▶ [The problem]: Where the word "synthesized" occurs in a line of the listing, please copy the line.

▶ [Data provided]:
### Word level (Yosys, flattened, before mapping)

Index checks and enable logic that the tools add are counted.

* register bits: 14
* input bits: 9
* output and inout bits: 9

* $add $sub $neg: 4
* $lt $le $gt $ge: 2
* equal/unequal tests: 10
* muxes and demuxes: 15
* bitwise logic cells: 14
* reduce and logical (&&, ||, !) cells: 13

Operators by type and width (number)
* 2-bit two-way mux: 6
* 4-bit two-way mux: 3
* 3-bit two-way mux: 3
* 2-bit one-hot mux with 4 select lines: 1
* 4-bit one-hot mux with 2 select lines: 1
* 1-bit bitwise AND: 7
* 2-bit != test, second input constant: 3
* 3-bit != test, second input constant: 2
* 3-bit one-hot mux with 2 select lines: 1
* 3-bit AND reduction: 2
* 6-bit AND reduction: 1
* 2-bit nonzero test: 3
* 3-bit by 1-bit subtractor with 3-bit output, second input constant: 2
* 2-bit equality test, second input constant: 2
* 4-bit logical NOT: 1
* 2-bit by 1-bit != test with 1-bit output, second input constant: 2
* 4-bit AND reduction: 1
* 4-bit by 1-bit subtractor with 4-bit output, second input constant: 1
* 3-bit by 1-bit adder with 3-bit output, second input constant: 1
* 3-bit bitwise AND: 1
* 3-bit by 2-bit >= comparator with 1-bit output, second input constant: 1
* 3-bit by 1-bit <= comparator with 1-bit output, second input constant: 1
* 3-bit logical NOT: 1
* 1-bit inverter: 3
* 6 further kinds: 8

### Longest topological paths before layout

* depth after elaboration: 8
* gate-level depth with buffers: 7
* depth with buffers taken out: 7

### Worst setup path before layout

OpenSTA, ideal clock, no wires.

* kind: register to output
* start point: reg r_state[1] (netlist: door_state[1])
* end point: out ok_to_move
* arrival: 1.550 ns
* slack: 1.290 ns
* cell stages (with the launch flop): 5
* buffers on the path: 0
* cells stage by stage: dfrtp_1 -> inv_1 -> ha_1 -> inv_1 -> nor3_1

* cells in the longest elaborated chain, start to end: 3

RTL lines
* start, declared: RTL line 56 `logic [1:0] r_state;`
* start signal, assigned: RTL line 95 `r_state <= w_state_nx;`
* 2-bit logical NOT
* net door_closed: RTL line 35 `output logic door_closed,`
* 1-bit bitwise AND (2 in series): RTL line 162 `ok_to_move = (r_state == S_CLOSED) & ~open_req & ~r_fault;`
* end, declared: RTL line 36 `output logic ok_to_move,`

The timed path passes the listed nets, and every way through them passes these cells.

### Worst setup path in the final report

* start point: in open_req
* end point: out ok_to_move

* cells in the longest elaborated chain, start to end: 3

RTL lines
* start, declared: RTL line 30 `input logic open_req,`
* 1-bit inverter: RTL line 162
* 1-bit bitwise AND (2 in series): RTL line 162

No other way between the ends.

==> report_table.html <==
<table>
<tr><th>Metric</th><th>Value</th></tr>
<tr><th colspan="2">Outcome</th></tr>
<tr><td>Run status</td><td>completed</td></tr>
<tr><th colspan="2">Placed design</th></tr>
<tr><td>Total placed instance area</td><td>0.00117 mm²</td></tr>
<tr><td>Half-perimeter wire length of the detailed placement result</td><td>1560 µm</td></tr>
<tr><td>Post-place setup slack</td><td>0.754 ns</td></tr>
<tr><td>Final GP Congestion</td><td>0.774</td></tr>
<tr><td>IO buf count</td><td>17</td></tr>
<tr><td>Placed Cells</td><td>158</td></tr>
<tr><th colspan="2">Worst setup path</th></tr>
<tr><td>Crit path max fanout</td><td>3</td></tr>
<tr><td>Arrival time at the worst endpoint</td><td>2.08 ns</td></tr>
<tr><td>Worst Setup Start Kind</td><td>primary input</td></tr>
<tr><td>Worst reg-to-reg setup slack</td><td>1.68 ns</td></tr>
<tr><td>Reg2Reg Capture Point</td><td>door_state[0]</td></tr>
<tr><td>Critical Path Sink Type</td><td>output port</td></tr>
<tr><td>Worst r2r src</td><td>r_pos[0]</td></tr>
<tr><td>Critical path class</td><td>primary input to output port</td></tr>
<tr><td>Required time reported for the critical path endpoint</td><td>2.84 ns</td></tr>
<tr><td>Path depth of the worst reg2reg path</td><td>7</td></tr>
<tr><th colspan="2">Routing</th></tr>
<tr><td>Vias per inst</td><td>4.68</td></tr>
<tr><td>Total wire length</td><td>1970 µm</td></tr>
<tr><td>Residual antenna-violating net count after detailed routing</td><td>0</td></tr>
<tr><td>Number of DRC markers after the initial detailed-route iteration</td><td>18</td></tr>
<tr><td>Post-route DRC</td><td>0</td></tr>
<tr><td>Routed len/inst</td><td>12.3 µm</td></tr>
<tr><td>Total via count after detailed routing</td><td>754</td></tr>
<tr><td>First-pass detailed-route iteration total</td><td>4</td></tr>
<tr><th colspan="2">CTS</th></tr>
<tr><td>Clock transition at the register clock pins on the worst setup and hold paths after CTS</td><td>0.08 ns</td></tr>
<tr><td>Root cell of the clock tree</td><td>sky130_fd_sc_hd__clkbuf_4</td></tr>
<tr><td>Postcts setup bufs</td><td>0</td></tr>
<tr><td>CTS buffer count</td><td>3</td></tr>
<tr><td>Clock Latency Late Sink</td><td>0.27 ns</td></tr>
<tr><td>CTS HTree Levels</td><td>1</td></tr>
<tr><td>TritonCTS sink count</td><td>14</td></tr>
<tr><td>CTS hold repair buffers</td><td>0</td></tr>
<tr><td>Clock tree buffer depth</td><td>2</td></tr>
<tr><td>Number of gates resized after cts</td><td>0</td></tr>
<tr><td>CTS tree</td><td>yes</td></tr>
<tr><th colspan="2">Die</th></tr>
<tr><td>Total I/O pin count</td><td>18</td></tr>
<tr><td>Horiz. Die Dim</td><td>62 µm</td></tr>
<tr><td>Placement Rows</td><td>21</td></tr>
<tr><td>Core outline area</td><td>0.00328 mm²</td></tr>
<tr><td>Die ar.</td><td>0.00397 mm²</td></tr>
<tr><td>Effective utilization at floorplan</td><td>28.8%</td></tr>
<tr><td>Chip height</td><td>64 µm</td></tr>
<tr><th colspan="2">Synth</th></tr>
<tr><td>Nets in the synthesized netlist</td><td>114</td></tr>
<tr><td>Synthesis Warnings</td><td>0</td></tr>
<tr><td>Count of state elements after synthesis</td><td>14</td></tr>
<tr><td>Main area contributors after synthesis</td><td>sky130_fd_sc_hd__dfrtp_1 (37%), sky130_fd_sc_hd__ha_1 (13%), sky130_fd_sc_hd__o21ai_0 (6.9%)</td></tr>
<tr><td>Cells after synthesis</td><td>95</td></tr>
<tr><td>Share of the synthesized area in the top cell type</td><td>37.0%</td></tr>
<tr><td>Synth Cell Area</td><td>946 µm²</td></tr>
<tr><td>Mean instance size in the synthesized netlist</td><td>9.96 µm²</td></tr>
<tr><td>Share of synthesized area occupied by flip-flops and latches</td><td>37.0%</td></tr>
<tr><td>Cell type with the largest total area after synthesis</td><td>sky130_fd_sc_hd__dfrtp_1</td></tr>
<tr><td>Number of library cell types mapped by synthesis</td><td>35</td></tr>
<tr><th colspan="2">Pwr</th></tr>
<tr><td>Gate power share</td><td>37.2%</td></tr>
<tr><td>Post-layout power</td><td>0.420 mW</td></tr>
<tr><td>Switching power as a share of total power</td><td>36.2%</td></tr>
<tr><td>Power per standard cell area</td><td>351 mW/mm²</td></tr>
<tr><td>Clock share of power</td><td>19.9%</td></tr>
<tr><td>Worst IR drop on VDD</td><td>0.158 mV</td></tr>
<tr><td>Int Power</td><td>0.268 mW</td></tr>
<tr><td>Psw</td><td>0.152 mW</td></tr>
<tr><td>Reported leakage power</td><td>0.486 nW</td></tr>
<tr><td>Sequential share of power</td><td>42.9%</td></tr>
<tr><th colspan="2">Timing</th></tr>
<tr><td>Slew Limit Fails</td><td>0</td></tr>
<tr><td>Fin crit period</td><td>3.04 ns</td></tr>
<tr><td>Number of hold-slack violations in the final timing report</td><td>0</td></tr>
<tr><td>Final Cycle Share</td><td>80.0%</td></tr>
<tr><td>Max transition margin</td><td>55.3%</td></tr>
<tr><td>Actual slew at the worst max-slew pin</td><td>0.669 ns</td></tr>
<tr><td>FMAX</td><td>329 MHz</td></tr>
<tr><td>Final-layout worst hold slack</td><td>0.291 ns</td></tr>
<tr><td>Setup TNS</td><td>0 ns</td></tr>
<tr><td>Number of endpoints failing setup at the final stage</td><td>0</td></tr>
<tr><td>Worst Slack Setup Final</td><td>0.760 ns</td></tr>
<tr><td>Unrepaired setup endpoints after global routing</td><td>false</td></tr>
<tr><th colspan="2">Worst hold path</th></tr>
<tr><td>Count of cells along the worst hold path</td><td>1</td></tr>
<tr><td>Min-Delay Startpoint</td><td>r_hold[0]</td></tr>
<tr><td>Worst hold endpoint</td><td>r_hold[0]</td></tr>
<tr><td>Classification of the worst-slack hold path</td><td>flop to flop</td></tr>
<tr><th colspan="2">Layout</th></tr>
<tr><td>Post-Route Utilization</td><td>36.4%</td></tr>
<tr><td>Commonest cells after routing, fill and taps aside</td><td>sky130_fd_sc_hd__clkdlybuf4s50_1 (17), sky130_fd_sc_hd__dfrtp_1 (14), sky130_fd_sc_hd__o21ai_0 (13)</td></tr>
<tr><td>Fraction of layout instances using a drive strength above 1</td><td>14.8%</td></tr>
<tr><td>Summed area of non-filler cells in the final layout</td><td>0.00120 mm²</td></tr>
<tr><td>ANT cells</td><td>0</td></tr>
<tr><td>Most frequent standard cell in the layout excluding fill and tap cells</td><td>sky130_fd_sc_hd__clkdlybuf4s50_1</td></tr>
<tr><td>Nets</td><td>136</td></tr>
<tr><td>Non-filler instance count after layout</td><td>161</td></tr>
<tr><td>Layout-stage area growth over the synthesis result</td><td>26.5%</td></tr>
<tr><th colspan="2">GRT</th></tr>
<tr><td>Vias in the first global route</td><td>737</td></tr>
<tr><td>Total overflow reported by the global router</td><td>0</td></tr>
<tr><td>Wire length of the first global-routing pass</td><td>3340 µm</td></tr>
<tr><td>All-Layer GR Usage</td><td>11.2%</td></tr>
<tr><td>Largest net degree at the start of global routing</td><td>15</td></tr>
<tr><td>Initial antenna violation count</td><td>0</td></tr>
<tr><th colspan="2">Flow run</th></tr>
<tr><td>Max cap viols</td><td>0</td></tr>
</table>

▶ [Answer box]:
<tr><td>Nets in the synthesized netlist</td><td>114</td></tr>
<tr><td>Share of the synthesized area in the top cell type</td><td>37.0%</td></tr>
<tr><td>Mean instance size in the synthesized netlist</td><td>9.96 µm²</td></tr>
<tr><td>Share of synthesized area occupied by flip-flops and latches</td><td>37.0%</td></tr>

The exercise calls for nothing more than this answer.